* **TASK**: Your reply should consist of one number: how many lines below contain "onyx".

DATASET Start Marker

This design comes from an exercise in tuning for small area, a short achievable clock period and few clock cycles per item on the open sky130 flow, not from production work.
Function was checked by simulation only, so behaviour that the tests miss may differ from the original.

Design SNN, start of the top module:
module SNN(
	input            clk,
	input            rst_n,
	input            in_valid,
	input [7:0]      img,
	input [7:0]      ker,
	input [7:0]      weight,
	output reg       out_valid,
	output reg [9:0] out_data
);
Size in the first run: about 3300 cells after synthesis, ~530 flip-flops, roughly 40000 um^2 of cells after synthesis.
export LEC_CHECK = 0
export ABC_CLOCK_PERIOD_IN_PS = 4000
export CAP_MARGIN = 20
export CORE_MARGIN = 2
export CORE_UTILIZATION = 40
export CTS_CLUSTER_DIAMETER = 80
export CTS_CLUSTER_SIZE = 25
export SLEW_MARGIN = 20
export SYNTH_HIERARCHICAL = 1
export SYNTH_MINIMUM_KEEP_SIZE = 0
create_clock -name core_clock -period 16.0 [get_ports {clk}]
standard.sh (not shown) runs the stock make flow with config.mk's settings and CLKGATE_MAP_FILE= SYNTH_SCRIPT=/design/flow/synth_recipe.tcl, a recipe that flattens the netlist after the stock synthesis.
==> flow/flow/run.sh <==
#!/bin/bash
# Standard ORFS layout (the standard.sh, unchanged synthesis and
# clock tree), with repair_timing aiming for 11.7 ns of setup margin at
# the design's 16 ns clock, and the port buffers given buf_2 cells.
set -euo pipefail
bash standard.sh SETUP_SLACK_MARGIN=11.8 "BUFFER_PORTS_ARGS=-buffer_cell sky130_fd_sc_hd__buf_2" finish > standard_flow.log 2>&1
The first run finished with timing, DRC and antenna clean.
Testbench counts at the start, summed over its fixed seeds: cycles 25,920, items 320.
Next try:
==> flow/flow/run.sh (replaced) <==
#!/bin/bash
# Standard ORFS layout (the standard.sh, unchanged synthesis and
# clock tree), with repair_timing aiming for 11.7 ns of setup margin at
# the design's 16 ns clock, and the port buffers given buf_2 cells.
set -euo pipefail
bash standard.sh SETUP_SLACK_MARGIN=11.7 "BUFFER_PORTS_ARGS=-buffer_cell sky130_fd_sc_hd__buf_2" finish > standard_flow.log 2>&1
Routed wire length barely changes.
Cell area falls slightly.
Final cell count falls slightly.
Worst setup slack got worse by 0.073 ns.
Synthesized area stays the same.
Critical path depth rises by 1.

---

== lagoon ==
Another version of the RTL of SNN (not shown whole).
For scale: ~590 flip-flops, about 38 I/O pins, roughly 42000 µm² of cells after synthesis.
clock: 16.0 ns
lec_check: 0
abc_clock_period_in_ps: 4000
cap_margin: 20
core_margin: 2
core_utilization: 60
place_density: 0.75
slew_margin: 20
synth_hierarchical: 1
synth_minimum_keep_size: 0
==> flow/flow/run.sh <==
#!/bin/bash
# Standard ORFS layout (the standard.sh with its unchanged synthesis),
# with repair_timing aiming for 11.7 ns of setup margin at the design's
# 16 ns clock, port buffers of buf_2 cells, and clock tree synthesis with
# sink clusters of up to 25 flip-flops within 80 um and no dummy loads.
set -euo pipefail
bash standard.sh SETUP_SLACK_MARGIN=11.82 \
  "BUFFER_PORTS_ARGS=-buffer_cell sky130_fd_sc_hd__buf_2" \
  "CTS_ARGS=-sink_clustering_enable -repair_clock_nets -sink_clustering_size 25 -sink_clustering_max_diameter 80 -dont_use_dummy_load" \
  finish > standard_flow.log 2>&1
Testbench counts of lagoon, summed over its fixed seeds: cycles 25,920, items 320.
Changes in violet relative to lagoon:
Settings: removing PLACE_DENSITY (formerly 0.75); changing CORE_UTILIZATION from 60 to 40.
diff --git a/flow/flow/run.sh b/flow/flow/run.sh
--- a/flow/flow/run.sh
+++ b/flow/flow/run.sh
@@ -6,5 +6,5 @@
 set -euo pipefail
-bash standard.sh SETUP_SLACK_MARGIN=11.82 \
+bash standard.sh SETUP_SLACK_MARGIN=11.7 \
   "BUFFER_PORTS_ARGS=-buffer_cell sky130_fd_sc_hd__buf_2" \
-  "CTS_ARGS=-sink_clustering_enable -repair_clock_nets -sink_clustering_size 25 -sink_clustering_max_diameter 80 -dont_use_dummy_load" \
+  "CTS_ARGS=-sink_clustering_enable -repair_clock_nets -sink_clustering_size 40 -sink_clustering_max_diameter 60 -dont_use_dummy_load" \
   finish > standard_flow.log 2>&1
--- outcome ---
Going from lagoon to violet, final core utilization shrinks by 19 points. Diff lagoon -> violet | sequential share of layout area | decrease of 0.54 points. Comparing violet and lagoon, the higher final worst setup slack is on lagoon.
For maple, these inputs were changed with respect to violet:
Settings: PLACE_DENSITY now 0.88, previously not set; CORE_UTILIZATION now 78, was 40.
diff --git a/flow/flow/run.sh b/flow/flow/run.sh
--- a/flow/flow/run.sh
+++ b/flow/flow/run.sh
@@ -8,3 +8,3 @@
   "BUFFER_PORTS_ARGS=-buffer_cell sky130_fd_sc_hd__buf_2" \
-  "CTS_ARGS=-sink_clustering_enable -repair_clock_nets -sink_clustering_size 40 -sink_clustering_max_diameter 60 -dont_use_dummy_load" \
+  "CTS_ARGS=-sink_clustering_enable -repair_clock_nets -sink_clustering_size 25 -sink_clustering_max_diameter 80 -dont_use_dummy_load" \
   finish > standard_flow.log 2>&1
--- outcome ---
Final clock period utilization by the worst path of violet is on par with maple. In terms of footprint of the multi-input gates, maple and violet differ only marginally. Between maple and violet, the difference in area share of xor/xnor cells in the synthesized design is negligible. Number of standard cells in the layout, taps in and fillers out went down by more than 10% going from violet to maple. Cell area | maple vs violet | maple smaller. [compare] base=violet new=maple: clock latency of the later-clocked register in the worst-skew pair flat; global-route usage rose 18 points; worst setup slack fell by 0.0056 ns. On synthesized cell count, maple and violet are neck and neck. Cmp maple vs violet: final core utilization higher in maple.
Relative to maple, the following input files were edited for indigo:
Settings: a deleted PLACE_DENSITY that had been 0.88; a change of CORE_UTILIZATION from 78 to 40.
diff --git a/flow/flow/run.sh b/flow/flow/run.sh
--- a/flow/flow/run.sh
+++ b/flow/flow/run.sh
@@ -8,3 +8,3 @@
   "BUFFER_PORTS_ARGS=-buffer_cell sky130_fd_sc_hd__buf_2" \
-  "CTS_ARGS=-sink_clustering_enable -repair_clock_nets -sink_clustering_size 25 -sink_clustering_max_diameter 80 -dont_use_dummy_load" \
+  "CTS_ARGS=-sink_clustering_enable -repair_clock_nets -sink_clustering_size 16 -sink_clustering_max_diameter 60 -dont_use_dummy_load -buf_list sky130_fd_sc_hd__clkbuf_8 -root_buf sky130_fd_sc_hd__clkbuf_16" \
   finish > standard_flow.log 2>&1
There was hardly any difference in sequential cell area in the final layout between indigo and maple.
Summary — clock skew, indigo relative to maple: higher, by 0.021 ns.
Looking at worst hold slack across both flows, indigo is the stronger of the two, with maple trailing.
Initial antenna violation count ends up higher on maple.
Note that the die area recorded for indigo amounts to 1.9 times the value seen in maple.
indigo vs maple: routing usage on met1 down in indigo
On wire length the detailed router placed on met1: between indigo and maple, it ends up lower for maple.
indigo: flow completed, timing, DRC and antenna clean
Input-level comparison between cedar and indigo:
Settings: PLACE_DENSITY: unset -> 0.8; CORE_UTILIZATION: 40 -> 70.
diff --git a/flow/flow/run.sh b/flow/flow/run.sh
--- a/flow/flow/run.sh
+++ b/flow/flow/run.sh
@@ -8,3 +8,3 @@
   "BUFFER_PORTS_ARGS=-buffer_cell sky130_fd_sc_hd__buf_2" \
-  "CTS_ARGS=-sink_clustering_enable -repair_clock_nets -sink_clustering_size 16 -sink_clustering_max_diameter 60 -dont_use_dummy_load -buf_list sky130_fd_sc_hd__clkbuf_8 -root_buf sky130_fd_sc_hd__clkbuf_16" \
+  "CTS_ARGS=-sink_clustering_enable -repair_clock_nets -sink_clustering_size 25 -sink_clustering_max_diameter 80 -dont_use_dummy_load" \
   finish > standard_flow.log 2>&1
--- outcome ---
Relative slew slack in cedar is 1.7 points below indigo. Status | indigo and cedar | clean. Tapcell count shrinks by more than a quarter when moving from indigo to cedar. On initial antenna violation count: between indigo and cedar, it ends up lower for cedar. cedar vs indigo — number of non-clock buffers rose 9. Looking at number of instances in the placed design across indigo and cedar, the one that comes out lower is cedar.
For onyx, these inputs were changed with respect to cedar:
Settings: CORE_UTILIZATION: 70 -> 40; PLACE_DENSITY: 0.8 -> unset.
[summary]
- Compared to cedar, onyx shows a narrower setup margin.
- onyx can be clocked slower than cedar.
- Combined area of all synthesized cells: cedar vs onyx identical
- met2 usage in global routing for onyx: 21 points down relative to cedar

---

Setup of run 2:
Another version of the RTL of SNN (not shown whole).
Design SNN, start of the top module:
module SNN(
	input            clk,
	input            rst_n,
	input            in_valid,
	input [7:0]      img,
	input [7:0]      ker,
	input [7:0]      weight,
	output reg       out_valid,
	output reg [9:0] out_data
);
==> flow/config.mk <==
export PLATFORM = sky130hd
export DESIGN_NAME = SNN
export DESIGN_NICKNAME = SNN
export VERILOG_FILES = /design/flow/design.v
export SDC_FILE = /design/flow/constraint.sdc
export NUM_CORES = 4
export LEC_CHECK = 0
export ABC_CLOCK_PERIOD_IN_PS = 4000
export CAP_MARGIN = 20
export CORE_MARGIN = 2
export CORE_UTILIZATION = 40
export SLEW_MARGIN = 20
export SYNTH_HIERARCHICAL = 1
export SYNTH_MINIMUM_KEEP_SIZE = 0
==> flow/constraint.sdc <==
create_clock -name core_clock -period 16.0 [get_ports {clk}]
set_input_delay 3.2000 -clock core_clock [delete_from_list [all_inputs] [get_ports {clk}]]
set_output_delay 3.2000 -clock core_clock [all_outputs]
set_load 0.01 [all_outputs]
==> flow/flow/run.sh <==
#!/bin/bash
# Standard ORFS layout (the standard.sh), with repair_timing asked for
# extra setup margin and the port buffers given a regular buffer cell.
set -euo pipefail
bash standard.sh SETUP_SLACK_MARGIN=11.4 "BUFFER_PORTS_ARGS=-buffer_cell sky130_fd_sc_hd__buf_2" finish > standard_flow.log 2>&1
Run 2 was carried through to the last stage, and its layout satisfied the timing, DRC and antenna checks.
Testbench counts of run 2, summed over its fixed seeds: cycles 25,920, items 320.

DATASET End Marker

* **WRITTEN RESPONSE**: 5